ほっともっとを公取に申告 「値引き強制は独禁法違反」 北海道FC店オーナー
2020年02月06日
弁当店チェーン「ほっともっと」を全国展開するプレナス(本社・福岡市)による商品の値引き強制などは独占禁止法違反(優越的地位の乱用)に当たるとして、北海道苫小牧市のフランチャイズ店オーナーが5日、公正取引委員会に申告した。「今のままでは搾取される存在。業務の改善を求めて頑張りたい」と訴えた。
◇広告費も「過剰な負担強制」と返還求め提訴
公取委に申告したのは「ほっともっと苫小牧末広店」を経営する佐瀬幸恵さん(58)。佐瀬さんはこの日、プレナスから過剰な負担を強いられたという広告費163万円の返還も求め、札幌地裁苫小牧支部に提訴した。
申告書によると、佐瀬さんはプレナスの指示で不定期に行う販売促進キャンペーンの値引き分として、2012年10月~19年12月に約610万円を負担させられた。

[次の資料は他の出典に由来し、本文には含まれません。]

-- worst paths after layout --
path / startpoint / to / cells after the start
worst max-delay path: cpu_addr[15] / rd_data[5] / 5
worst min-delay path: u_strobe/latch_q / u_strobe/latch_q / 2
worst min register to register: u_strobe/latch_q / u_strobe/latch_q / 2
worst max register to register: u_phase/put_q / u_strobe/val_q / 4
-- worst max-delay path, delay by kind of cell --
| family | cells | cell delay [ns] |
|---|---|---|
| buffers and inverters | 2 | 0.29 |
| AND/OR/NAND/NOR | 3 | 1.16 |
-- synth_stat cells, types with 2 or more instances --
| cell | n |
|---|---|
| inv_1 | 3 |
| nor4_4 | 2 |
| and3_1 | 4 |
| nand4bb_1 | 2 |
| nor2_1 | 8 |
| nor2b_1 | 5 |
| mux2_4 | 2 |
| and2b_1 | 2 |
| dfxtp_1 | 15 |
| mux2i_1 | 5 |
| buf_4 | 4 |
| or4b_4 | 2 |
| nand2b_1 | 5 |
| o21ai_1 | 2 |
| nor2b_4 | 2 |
<file path="config.mk">
export PLATFORM = sky130hd
export DESIGN_NAME = gpiob_top
export DESIGN_NICKNAME = d
export VERILOG_FILES = /design/src/rtl/gpiob_pkg.sv /design/src/rtl/gpiob_sync.sv /design/src/rtl/gpiob_detect.sv /design/src/rtl/gpiob_status.sv /design/src/rtl/gpiob_top.sv
export SDC_FILE = /design/constraint.sdc
export NUM_CORES = 1
export LEC_CHECK = 0
export ABC_AREA = 1
export BUFFER_PORTS_ARGS = -buffer_cell sky130_fd_sc_hd__buf_2
export CAP_MARGIN = 20
export CORE_UTILIZATION = 50
export CTS_CLUSTER_SIZE = 10
export DETAILED_ROUTE_END_ITERATION = 12
export PLACE_DENSITY = 0.71
export SKIP_LAST_GASP = 1
export SLEW_MARGIN = 40
export SYNTH_ARGS = -nofsm -noshare
export SYNTH_HDL_FRONTEND = slang
export SYNTH_SLANG_ARGS = --single-unit
</file>
<file path="constraint.sdc">
create_clock -name clk -period 1.4 [get_ports clk]
set_input_delay 0.07 -clock clk [delete_from_list [all_inputs] [get_ports clk]]
set_output_delay 0.07 -clock clk [all_outputs]
set_load 0.005 [all_outputs]
</file>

佐瀬さんは利益がないとして19年8月、同社に値引きの中止を求めたが、契約解除や損害賠償請求を予告され、継続を強いられたとしている。
また広告費でも、契約上は販売促進費として月額7万5000円を負担することになっていたが、12年10月~19年12月に折り込みチラシ代など計約163万円を過剰に負担させられたと主張した。
プレナスは取材に「申告書、訴状のいずれも内容を確認しておらず、コメントは差し控える」とした。【山下智恵】
◇決算上は利益、売り上げ上昇なのに「なぜ手元に残らないのか」
フランチャイズ(FC)事業を巡っては、セブン―イレブン・ジャパン本部がおでんなどを店舗に無断で発注したとして、店舗のオーナーが2019年9月、一斉に申告するなど運営のあり方に注目が集まっている。佐瀬さんは「他にも同じ思いの人がいるはずだ」と申告に踏み切った。
佐瀬さんは12年10月、プレナスとFC契約を結び、従業員からオーナーになった。売り上げから同社に支払う加盟料や店の運転資金などを差し引くと、手元に残るのは年間約170万円。「決算上は利益があり、売り上げも上がっている。なぜ手元に残らないのか」と調査を始め、キャンペーン値引きや契約にないチラシ代の負担に気がついた。
札幌市内で5日、同店の店員、清野繁広さん(62)らが記者会見を行った。仕事で欠席した佐瀬さんは「この苦境を乗り越え、再び仲間と楽しい弁当作りに専念できる日が来ることを夢見ている」とのコメントを出した。
同社は「ほっともっと」や定食チェーン「やよい軒」を全国で約3000店舗を展開している。佐瀬さんの代理人、小野寺信勝弁護士は「フランチャイズ店と本社は対等な関係であり、値引きなどの経営判断ができるのは当然。同様に苦しむ事業主がいると思うので、公取委の判断の影響は大きい」と述べた。